When I was on the conference Safe Sanctuaries committee, this story came to me through a friend.
On a cold, dreary December evening, several hundred people gathered at a large downtown church in Winston-Salem to celebrate the Christmas season. The late Bishop Ernest Fitzgerald, present that evening, had gone down a hallway to help a small boy who was pushing against massive oak doors trying to get outside. The boy was about two years old and as he pushed he was crying as if his heart would break.
The Bishop picked him up, thinking he belonged to someone at one of the Christmas parties, but as he opened the doors and looked outside he spotted an old-model car speeding away in the darkness. Gradually it dawned on him that the child he held in his arms had been abandoned.
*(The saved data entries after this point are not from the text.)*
From an optimization exercise on the open Yosys and OpenROAD flow, aimed at small area, a short achievable clock period and few clock cycles; shortcuts taken in it are not production practice. Function was checked by simulation only, so behaviour that the tests miss may differ from the original. No activity file was given, so power comes from the tool's default toggle rates.

$ cat flow/config.mk
export PLATFORM = sky130hd
export DESIGN_NAME = key_debounce_repeat_unit
export DESIGN_NICKNAME = key_debounce_repeat_unit
export VERILOG_FILES = /design/flow/design.v
export SDC_FILE = /design/flow/constraint.sdc
export NUM_CORES = 4
export LEC_CHECK = 0
export CAP_MARGIN = 20
export CORE_MARGIN = 2
export CORE_UTILIZATION = 40
export SLEW_MARGIN = 20
$ cat flow/constraint.sdc
create_clock -name core_clock -period 5.0 [get_ports {clk}]
set_input_delay 1.0000 -clock core_clock [delete_from_list [all_inputs] [get_ports {clk}]]
set_output_delay 1.0000 -clock core_clock [all_outputs]
set_load 0.01 [all_outputs]
Context: an optimization exercise on an open-source flow, tuned for small area, a short achievable clock period and few clock cycles per item. The choices shown serve that exercise and are no tape-out recipe. At most, simulation tests tie the RTL to the original design; equivalence was not proved. The RTL of run 2 was laid out without a check of its function.

==> design.v <==
module nn_mac_array #(
    parameter int LANES  = 4,
    parameter int DWIDTH = 16,
    parameter int FRAC   = 8,
    parameter int AWIDTH = 40,
    parameter int CWIDTH = 16
) (
    input  logic                    clk,
    input  logic                    rst_n,
    input  logic                    s_valid,
    output logic                    s_ready,
    input  logic                    s_last,
    input  logic [DWIDTH-1:0]       s_x,
    input  logic [LANES*DWIDTH-1:0] s_w,
    input  logic [LANES*DWIDTH-1:0] s_bias,
    input  logic                    relu_en,
    output logic                    m_valid,
    input  logic                    m_ready,
    output logic [LANES*DWIDTH-1:0] m_data,
    output logic [LANES-1:0]        m_ovf,
    output logic [CWIDTH-1:0]       m_count,
    output logic                    busy
);
    localparam logic [AWIDTH-1:0] M0 = 40'h7fffffff;
    localparam logic [AWIDTH-1:0] M1 = 40'h7ffffffd;
    localparam logic [AWIDTH-1:0] K0 = 40'hff80000000;
    localparam logic [AWIDTH-1:0] K1 = 40'h0;
    localparam logic [AWIDTH-1:0] RND = AWIDTH'(1) << (FRAC-1);
    logic s_hs;
    logic rdy_q, rdy2_q;
    assign s_ready = rdy_q | (rdy2_q & m_valid & m_ready);
    assign s_hs    = s_valid & s_ready;
    assign busy    = ~s_ready;
    logic [7:0]              enc_one, enc_two, enc_neg;
    logic [7:0]              x_one, x_two, x_neg;
    logic [7:0]              x_one_n, x_two_n, x_neg_n;
    logic [LANES*DWIDTH-1:0] w0;
    logic [DWIDTH-1:0]       b0 [LANES];
    logic                    bc0 [LANES];
    logic                    v0, l0, relu0;
    always_comb begin
        for (int j = 0; j < 8; j++) begin
            logic lo, mid, hi;
            lo  = (j == 0) ? 1'b0 : s_x[2*j-1];
            mid = s_x[2*j];
            hi  = s_x[2*j+1];
            enc_one[j] = s_hs & (mid ^ lo);
            enc_two[j] = s_hs & ((hi & ~mid & ~lo) | (~hi & mid & lo));
            enc_neg[j] = s_hs & hi;
        end
    end
    always_ff @(posedge clk) begin
        x_one   <= enc_one;
        x_two   <= enc_two;
        x_neg   <= enc_neg;
        x_one_n <= ~enc_one;
        x_two_n <= ~enc_two;
        x_neg_n <= ~enc_neg;
        w0      <= s_w;
        for (int i = 0; i < LANES; i++) begin
            logic [DWIDTH-1:0] bg;
            logic [5:0]        mid;
            bg     = (s_hs & s_last) ? s_bias[i*DWIDTH +: DWIDTH] : '0;
            mid    = {1'b0, bg[10:6]} + {5'b0, enc_neg[7]};
            b0[i]  <= {bg[15:11], mid[4:0], bg[5:0]};
            bc0[i] <= mid[5];
        end
        l0    <= s_last;
        relu0 <= relu_en;
    end
    logic                v1, l1, relu1;
    logic [AWIDTH-1:0]   t0_q [LANES];
    logic [AWIDTH-1:0]   t1_q [LANES];
    for (genvar i = 0; i < LANES; i++) begin : g_tree
        logic [AWIDTH-1:0] t0, t1;
        nn_mac_lane_tree u_tree (
            .one (i[0] ? ~x_one_n : x_one),
            .two (i[0] ? ~x_two_n : x_two),
            .neg (i[0] ? ~x_neg_n : x_neg),
            .w   (w0[i*DWIDTH +: DWIDTH]),
            .b   (b0[i]),
            .bc  (bc0[i]),
            .r0  (t0),
            .r1  (t1)
        );
        always_ff @(posedge clk) begin
            t0_q[i] <= t0;
            t1_q[i] <= t1;
        end
    end
    always_ff @(posedge clk) begin
        l1    <= l0;
        relu1 <= relu0;
    end
    logic                a_fin, a_relu;
    logic [1:0]          a_init_q;
    logic                a_init;
    assign a_init = |a_init_q;
    logic [CWIDTH-1:0]   a_cnt;
    logic [AWIDTH-1:0]   acc_q [LANES];
    logic                fin, out_free, done, relu_f;
    logic [CWIDTH-1:0]   cnt_f;
    logic [AWIDTH-1:0]   sum [LANES];
    logic [LANES-1:0]    all0, all1;
    assign fin      = (v1 & l1) | a_fin;         
    assign out_free = ~m_valid;
    assign done     = fin & out_free;             
    assign relu_f   = v1 ? relu1 : a_relu;
    assign cnt_f    = v1 ? (a_cnt + {{(CWIDTH-1){1'b0}}, ~&a_cnt}) : a_cnt;
    logic [AWIDTH-1:0] add_a [LANES];
    logic [AWIDTH-1:0] add_b [LANES];
    logic [AWIDTH-1:0] add_s [LANES];
    for (genvar i = 0; i < LANES; i++) begin : g_add
        logic [AWIDTH-1:0] y0, y1;
        assign y0       = (t0_q[i] & M0) | K0;
        assign y1       = (t1_q[i] & M1) | K1;
        assign add_a[i] = acc_q[i] ^ y0 ^ y1;
        assign add_b[i] = ((acc_q[i] & y0) | (acc_q[i] & y1) | (y0 & y1)) << 1;
        nn_mac_add u_add (.a(add_a[i]), .b(add_b[i]), .s(add_s[i]));
    end
    always_comb begin
        for (int i = 0; i < LANES; i++) begin
            logic [AWIDTH-1:0] p, q;
            p      = add_a[i];
            q      = add_b[i];
            sum[i] = add_s[i];
            begin
                logic ok0, ok1;
                ok0 = 1'b1;
                ok1 = 1'b1;
                for (int k = FRAC+DWIDTH; k < AWIDTH; k++) begin
                    ok0 &= ~((p[k] ^ q[k]) ^ (p[k-1] | q[k-1]));
                    ok1 &=  ((p[k] ^ q[k]) ^ (p[k-1] & q[k-1]));
                end
                all0[i] = ok0 & ~sum[i][FRAC+DWIDTH-1];
                all1[i] = ok1 &  sum[i][FRAC+DWIDTH-1];
            end
        end
    end
    always_ff @(posedge clk) begin
        a_relu <= relu_f;
        a_cnt  <= (done | a_init) ? '0 : cnt_f;
        for (int i = 0; i < LANES; i++)
            acc_q[i] <= (done | a_init) ? RND : sum[i];
    end
    always_ff @(posedge clk) begin
        if (done) begin
            m_count <= cnt_f;
            for (int i = 0; i < LANES; i++) begin
                logic ovf, neg;
                logic [DWIDTH-1:0] r;
                ovf = ~(all0[i] | all1[i]);
                neg = sum[i][AWIDTH-1];
                r   = ovf ? {neg, {(DWIDTH-1){~neg}}} : sum[i][FRAC +: DWIDTH];
                if (relu_f && r[DWIDTH-1]) r = '0;
                m_data[i*DWIDTH +: DWIDTH] <= r;
                m_ovf[i] <= ovf;
            end
        end
    end
    logic       a_fin_d, m_valid_d;
    logic [2:0] closed_d;
    assign a_fin_d   = fin & ~out_free;
    assign m_valid_d = done | (m_valid & ~m_ready);
    assign closed_d  = {2'b0, s_hs & s_last} + {2'b0, v0 & l0} + {2'b0, a_fin_d} + {2'b0, m_valid_d};
    always_ff @(posedge clk or negedge rst_n) begin
        if (!rst_n) begin
            rdy_q   <= 1'b0;
            rdy2_q  <= 1'b0;
            v0      <= 1'b0;
            v1      <= 1'b0;
            a_fin   <= 1'b0;
            a_init_q <= 2'b11;
            m_valid <= 1'b0;
        end else begin
            rdy_q   <= (closed_d <= 3'd1);
            rdy2_q  <= (closed_d == 3'd2);
            v0      <= s_hs;
            v1      <= v0;
            a_fin   <= a_fin_d;
            a_init_q <= {a_init_q[0], 1'b0};
            m_valid <= m_valid_d;
        end
    end
endmodule
From an optimization exercise on the open Yosys and OpenROAD flow, aimed at small area, a short achievable clock period and few clock cycles per item; shortcuts taken in it are not production practice.
The RTL was checked by simulation tests, not by an equivalence proof against the original design.
Power is estimated from default activity; no workload was simulated.

$ cat design/flow/config.mk
export PLATFORM = sky130hd
export DESIGN_NAME = pixel_blend_unit_top
export DESIGN_NICKNAME = pixel_blend_unit_top
export VERILOG_FILES = /design/flow/design.v
export SDC_FILE = /design/flow/constraint.sdc
export NUM_CORES = 4
export LEC_CHECK = 0
export CAP_MARGIN = 20
export CORE_MARGIN = 2
export CORE_UTILIZATION = 40
export SLEW_MARGIN = 20
$ cat design/flow/constraint.sdc
create_clock -name core_clock -period 7.0 [get_ports {clock}]
set_input_delay 1.4000 -clock core_clock [delete_from_list [all_inputs] [get_ports {clock}]]
set_output_delay 1.4000 -clock core_clock [all_outputs]
set_load 0.01 [all_outputs]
Phone calls were made, and soon the church was filled with people wanting to help in any way they could. Within moments the local TV station interrupted their programs to see if anyone knew the identity of the little boy. The next morning, one of the city’s newspapers put the child’s picture on the front page. Under the picture there was an article describing the events of the evening before. The article began with this striking line: “Somebody trusted the church last night and the church came through!”
Bishop Fitzgerald later reflected on this event and wrote these words: “It will be a long, long time before I forget that newspaper headline. So much of the world’s future depends on the faithfulness of the People of God to the Great commission.” Yes, that night someone trusted the church and the church came through.
Maybe that is how we live as the church in the time between.
O come, Desire of nations bind all peoples in one heart and mind.
From dust thou brought us forth to life; deliver us from earthly strife.